Epistemology and Scientific Methodology in Āyurveda
The Means of Valid Knowledge According to the Rasavaiśeṣika-sūtra and its Commentary by Narasiṃha
DOI:
https://doi.org/10.18732/hssa125Keywords:
Āyurveda, Rasavaiśeṣikasūtra, means of valid knowledge, pramāṇa, epistemologyAbstract
This paper examines the means of valid knowledge (Sanskrit pramāṇas) according to Bhadanta Nāgārjuna’s Rasavaiśeṣikasūtra (4,70), an ancient Āyurvedic work (fourth-fifth centuries CE?), and its commentary by Narasiṃha (seventh-eighth centuries CE?). This theoretical treatise of medical philosophy on “the specifics of taste(s)” is, together with its bhāṣya, preserved in a single old palm-leaf manuscript from Kerala, an edition of which was published in print for the first time in Trivandrum in 1928. Both the sūtra-author and the commentator appear to have been Buddhist physicians.
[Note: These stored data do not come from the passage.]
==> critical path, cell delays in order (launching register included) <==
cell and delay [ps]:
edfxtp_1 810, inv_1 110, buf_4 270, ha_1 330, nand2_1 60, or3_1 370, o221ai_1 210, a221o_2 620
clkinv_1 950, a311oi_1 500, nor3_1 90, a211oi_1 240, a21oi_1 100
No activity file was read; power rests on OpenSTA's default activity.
**config.mk**
```make
export PLATFORM = sky130hd
export DESIGN_NAME = dmt_pres_mem
export DESIGN_NICKNAME = d
export VERILOG_FILES = /design/src/hw/rtl/dmt_pkg.sv /design/src/hw/rtl/dmt_pres_mem.sv
export SDC_FILE = /design/constraint.sdc
export NUM_CORES = 1
export LEC_CHECK = 0
export BUFFER_PORTS_ARGS = -buffer_cell sky130_fd_sc_hd__buf_4
export CAP_MARGIN = 40
export CORE_MARGIN = 4
export CORE_UTILIZATION = 56
export DETAILED_ROUTE_END_ITERATION = 6
export PLACE_DENSITY = 0.73
export SLEW_MARGIN = 20
export SYNTH_ARGS = -nofsm -noshare
export SYNTH_HDL_FRONTEND = slang
export SYNTH_SLANG_ARGS = --single-unit
```
**constraint.sdc**
```tcl
create_clock -name clk -period 1.3 [get_ports clk]
set_input_delay 0.195 -clock clk [delete_from_list [all_inputs] [get_ports clk]]
set_output_delay 0.195 -clock clk [all_outputs]
set_load 0.005 [all_outputs]
```
**src/hw/rtl/dmt_pkg.sv**
```systemverilog
package dmt_pkg;

    localparam int POS_W           = 11;
    localparam int VAL_W           = 32;
    localparam int MEX_W           = 11;
    localparam int CFG_W           = 11;
    localparam int MAX_ENTRIES_DEF = 1024;
    localparam int WORD_W          = 32;
    localparam int BIT_W           = 5;

    localparam logic [CFG_W-1:0] ENTRIES_RESET = 11'd1024;

    // Separate write enables for the two fields of a row.
    typedef struct packed {
        logic val_we;
        logic cnt_we;
    } ent_we_t;

endpackage

```
**src/hw/rtl/dmt_pres_mem.sv**
```systemverilog
module dmt_pres_mem #(
    parameter int PW  = 33,
    parameter int WAW = 6
) (
    input  logic                       clk,
    input  logic                       rst_n,
    input  logic [WAW-1:0]             rd_addr,
    output logic [dmt_pkg::WORD_W-1:0] rd_data,
    input  logic                       wr_en,
    input  logic [WAW-1:0]             wr_addr,
    input  logic [dmt_pkg::WORD_W-1:0] wr_data,
    output logic [WAW-1:0]             open_idx
);
    import dmt_pkg::*;

    logic [WORD_W-1:0] mem [PW];
    logic [WORD_W-1:0] rd_data_reg;
    logic [PW-1:0]     full_reg;

    always_ff @(posedge clk)
    begin
        if (wr_en)
        begin
            mem[wr_addr] <= wr_data;
        end
        rd_data_reg <= mem[rd_addr];
    end

    // One flag per word, set while every bit of the word is present.
    always_ff @(posedge clk or negedge rst_n)
    begin
        if (!rst_n)
        begin
            full_reg <= '0;
        end
        else if (wr_en)
        begin
            full_reg[wr_addr] <= &wr_data;
        end
    end

    always_comb
    begin
        open_idx = '0;
        for (int i = PW - 1; i >= 0; i--)
        begin
            if (!full_reg[i])
            begin
                open_idx = WAW'(i);
            end
        end
    end

    assign rd_data = rd_data_reg;

endmodule

```
## After elaboration in Yosys (flattened, before gate mapping)

Memories as Yosys holds them, arrays and structs flattened. A register that Yosys moved wholly into a read port is not among the register bits.
Cells that the tools add are included.

| storage, ports and cells | value |
|---|---|
| bits of input ports | 47 |
| register bits after elaboration | 33 |
| memories | 1 |
| bits in latches | 0 |
| word-level logic and storage cells | 44 |
| output and inout port bits | 38 |
| bits in read-only memories | 0 |
| memory bits (writable) | 1,056 |

| cells by class | value |
|---|---|
| reduce and logical (&&, ||, !) cells | 2 |
| order comparisons | 2 |
| add/subtract/negate cells | 0 |
| $mul | 0 |
| div/mod/pow operators | 0 |
| equal/unequal tests | 0 |
| shift operators | 0 |
| bitwise logic cells | 0 |
| multiplexer cells | 38 |

Memories:

| name | words | width | rd ports | clocked after Yosys merged registers in | wr ports | RTL line | source |
|---|---|---|---|---|---|---|---|
| mem | 33 | 32 | 1 | 1 | 1 | dmt_pres_mem.sv:16 | `logic [WORD_W-1:0] mem [PW];` |

Operator list:

| kind | count |
|---|---|
| two-way mux 6 bit | 33 |
| bitwise mux 33 bit | 1 |
| AND reduction 32 bit | 1 |
| less-than comparator 6 x 7 -> 1 bit, second input constant | 1 |
| demux 1 bit (select 6 bit) | 1 |
| >= comparator 6 x 1 -> 1 bit, second input constant | 1 |
| two-way mux 1 bit | 3 |
| logical AND 1 bit | 1 |

## Depth between registers and ports, before layout

| depth | value |
|---|---|
| depth after elaboration | 33 |
| gate-level depth with buffers | 8 |
| mapped depth without buffers | 6 |

## Worst setup path after synthesis

Ideal clock, no wire load.

| timing | value |
|---|---|
| kind | input-to-reg |
| from | in wr_addr[1] |
| to | reg full_reg[32] |
| stages | 5 |
| data required time | 1.219 ns |
| arrival time | 4.692 ns |
| setup slack | -3.473 ns |
| path buffers | 1 |
| path through | clkbuf_1 > nor2_1 > nand2_1 > nor4b_1 > mux2_2 |

| on the way | value |
|---|---|
| word-level cells in the longest chain between the ends | 5 |

Ends and longest elaborated chain:

| what | RTL line | source |
|---|---|---|
| start, declared | dmt_pres_mem.sv:10 | `input logic [WAW-1:0] wr_addr,` |
| less-than comparator 6 x 7 -> 1 bit (not written as such) / >= comparator 6 x 1 -> 1 bit (equally long branches) | dmt_pres_mem.sv:38 | `full_reg[wr_addr] <= &wr_data;` |
| logical AND 1 bit (not written as such) | dmt_pres_mem.sv:38 |  |
| two-way mux 1 bit (not written as such) | dmt_pres_mem.sv:38 |  |
| demux 1 bit (select 6 bit) (*) | dmt_pres_mem.sv:38 |  |
| bitwise mux 33 bit (*) | dmt_pres_mem.sv:38 |  |
| end signal, assigned by index | dmt_pres_mem.sv:38 |  |
| end, declared | dmt_pres_mem.sv:18 | `logic [PW-1:0] full_reg;` |

Mark *: on every way between the ends. The rest lies on a longest branch, timed or not.
A chain may end at the register's enable or synchronous reset.

## Final worst setup path

| timing | value |
|---|---|
| from | reg full_reg[31] |
| to | out open_idx[3] |

| on the way | value |
|---|---|
| word-level cells in the longest chain between the ends | 32 |

Ends and longest elaborated chain:

| what | RTL line | source |
|---|---|---|
| two-way mux 6 bit (32 in a row) | dmt_pres_mem.sv:47 | `if (!full_reg[i])` |
| end, declared | dmt_pres_mem.sv:12 | `output logic [WAW-1:0] open_idx` |

No other way between the ends.

==> impl_metrics.py <==
metrics = {
    "clocking": {
        "tritoncts": "yes",
        "numClockSinks": 1121,
        "clk_latency_ps": 670,
        "ctsLongestPathBuffers": 3,
        "htreeDepth": 3,
        "clk_pin_slew_ps": 60,
        "clock-root-buffer": "clkbuf_16",
        "cts_buffers": 108,
    },
    "sta": {
        "timing.final.crit_share_pct": 178.2,
        "skew_ps": 30.31,
        "drv_slew": 0,
        "finalSetupTns_ps": -7256,
        "hold_viol_final": 0,
        "tightest_slew_ps": 472.6,
        "fmax_ghz": 0.4316,
        "setup_viol_count_final": 44,
        "relSlewSlack_pct": 67.59,
        "min_period_ps": 2317,
        "setup_ws_ps": -1017,
        "rsz0062_at_grt": "true",
    },
    "route": {
        "vias_per_cell": 6.275,
        "wl_met2_um": 56760,
        "vias": 24754,
        "drc": 0,
        "first_pass_iters": 6,
        "routedWlPerCell_um": 29.39,
        "first_iter_violations": 3032,
        "met1Wirelength_um": 44070,
        "ant_nets": 0,
        "top_layer": "met4",
        "wl_met3_um": 10820,
        "routed_wl_um": 115900,
    },
    "run": {
        "drv_cap": 0,
    },
    "floorplanning": {
        "ios": 85,
        "num_rows": 101,
        "die-area_um2": 82050,
        "core-area_um2": 76330,
        "die_h_um": 286.4,
        "initial_utilization_pct": 56.88,
        "die_width_um": 286.4,
    },
    "critical_path": {
        "path_delay_family": "simple AND/OR/NAND/NOR gates",
        "critPathKind": "flop to output pin",
        "crit_arrival_ps": 2120,
        "start_kind": "flop",
        "cp.required_ps": 1110,
        "crit_path_max_incr_delay_ps": 430,
        "cp-end-kind": "output pin",
        "cp_max_fo": 2,
        "crit_path_top_delay_cell": "or3_4",
        "cp_num_buf_inv": 1,
        "path_cells": "nand4_1 -> or3_4 -> a2111oi_4 -> nor2_1 -> buf_4",
    },
    "place": {
        "dp_hpwl_um": 71170,
        "port_buffers": 84,
        "placed_area_um2": 49140,
        "place_inst": 3734,
        "gp_congestion": 0.8763,
    },
    "cells_and_area": {
        "nNetsFinal": 2869,
        "layout_commonest_cell": "edfxtp_1",
        "largest_reg_flops": 1056,
        "final_area_um2": 53890,
        "area_growth_pct": 24.14,
        "postLayoutCoreUtil_pct": 70.61,
        "fillCellCount": 4631,
        "layout-drive-gt1-share_pct": 30.33,
        "layout_common_cells": "edfxtp_1 (1,056), mux2i_1 (512), buf_4 (335), a22oi_1 (126), clkbuf_16 (110)",
        "layoutNonFillerInstCount": 3945,
        "diodes": 0,
    },
    "grt": {
        "antenna_found_initial": 0,
        "grt_max_degree": 49,
        "grt_usage_pct": 28.02,
        "grt_pass1_wl_um": 167800,
        "grt_pass1_vias": 25240,
        "overflow": 0,
    },
    "power": {
        "p_leak_nw": 19.45,
        "total_power_mw": 77.85,
        "irDropWorstVdd_v": 0.001256,
        "p_per_area_nw_per_um2": 1444,
    },
    "synthesis": {
        "synth_nets": 2417,
        "yosys_most_used_dff": "edfxtp_1",
        "netlist_instances": 2370,
        "avgSynthCellArea_um2": 18.32,
        "syn_area_um2": 43410,
        "synth_warnings": 0,
        "synth_edf_count": 1056,
        "async_flop_share_pct": 2.944,
        "ys_ff_latch": 1121,
        "seq_area_frac_synth_pct": 76.42,
        "synth_cell_types": 48,
    },
    "run_status": {
        "violations": "negative setup slack",
        "status": "complete, but fails checks",
    },
    "min_path": {
        "hp-class": "input port to asynchronous set/reset pin",
    },
}
[logic make-up (layout without fill, tap and decap cells)]
| group | Yosys count | count (layout) | synth area share, % |
|---|---|---|---|
| AO/OA/AOI/OAI | 415 | 415 | 7.623 |
| multiplexers | 539 | 539 | 12.51 |
| AND/OR/NAND/NOR | 149 | 149 | 1.571 |
| buffers and inverters | 146 | 691 | 1.882 |
| flip-flops | 1121 | 1121 | 76.42 |
[power by group]
part           total [mW]  internal [mW]  switching, mW
Combinational        4.78           2.06           2.72
Sequential           40.0           39.8          0.207
Clock                33.0           19.7           13.3
Total                77.8           61.6           16.3
[worst paths after layout]
check | end | slack (ps) | start | cells after the start
max | open_idx[3] | -1020 | full_reg[31] | 5
min | full_reg[32] | 20 | rst_n | 2
max reg2reg | rd_data[4] | -120 | mem[31][4] | 5
min reg2reg | rd_data[4] | 440 | mem[32][4] | 2
max in group asynchronous | full_reg[19] | 930 | rst_n | 2
min in group clk | mem[18][5] | 70 | wr_data[5] | 2
[final cells by class]
type	count	area (um^2)	share of cell area [%]
sequential	1121	33250	61.69
multi-input combinational	1103	10480	19.44
timing repair buffer	482	5075	9.416
clock buffer	135	2907	5.393
tap	1030	1289	2.391
clock inverter	68	879.6	1.632
inverter	6	22.52	0.04179
[per-layer routing]
layer  vias up  GRT usage, %
li1      10581             -
met1     12584         37.55
met2      1336         46.74
met3       253         5.099
met4         0         9.785
met5         -             0
[synth_stat cells, drive strengths merged, types with 2 or more instances]
cell type  count  area, um^2
clkbuf        79       334.1
a21oi         72       360.4
dfxtp         32       640.6
dfrtp         33       825.8
nor2b          6       37.54
or4            2       15.01
mux2i        512        5125
edfxtp      1056       31710
nand2b         5       31.28
a221oi        64       560.5
o21ai         13       65.06
nor3           4       20.02
nand2         58       217.7
nand4         16       100.1
nor2          41       153.9
a22o          64       560.5
or3            3       18.77
o22ai         32       200.2
inv            6       22.52
o41ai         33       529.3
a22oi        128       960.9
nand3          7       35.03
buf           61       460.4
mux2          27       304.1
[metrics by stage]
step,hold slack (ps),worst slack (ps)
finish,20.40,-1017
global route,44.64,-1102
CTS,13.95,-1004
detailed placement,169.1,-778.5
global placement,151.9,-678.8
floorplan,-100.6,-1021
[what timing repair did]
action / in CTS / in global routing
setup buffers: 2 / 1
hold buffers: 7 / 0
hold endpoints to repair: 48 / 0
pin swaps: 111 / 22
gates resized for setup: 168 / 35
endpoints found under the setup margin: 70 / 66
Note: power is estimated with default switching activity, not from simulation.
Following the sūtra, the pramāṇas are six, viz. perception (pratyakṣa), inference (anumāna), comparison (upamāna), tradition (āgama), implication (arthāpatti) and inclusion (saṃbhava). These are the same as in the Mīmāṃsā tradition except for the sixth. Quoted and parallel passages for this portion of Narasiṃha’s commentary are found in the works of the Buddhist logician Dignāga and in Candrakīrti’s Prasannapadā (commenting Nāgārjuna’s Mūlamadhyamakakārikās), as well as in the Carakasaṃhitā, the Nyāyabhāṣya, the Yuktidīpikā and other early commentaries to the Sāṃkhyakārikās 4-5, and in Vyāsa’s bhāṣya to the Yogasūtras (or Pātañjalayogaśāstra) 1,7. The examples provided for each pramāṇa are connected to medicine. Even if the same examples are commonly found in other epistemological, non-medical, sources, this feature is noteworthy and can be viewed as an indication of the milieu in which the pramāṇa theory originated or, at least, was used in a practical way. The interest of the commentary to RVS 4,70 and 3,44-45 also lies in its scientific approach to medical diagnostics and treatment, stressing observation and logical reasoning, and explaining, as in Carakasaṃhitā 3,4.5 (cf. 8.83), that traditional doctrine, which comes first as a means of knowledge, is itself ultimately based on perception and inference, what in modern times could be termed “empiricism”.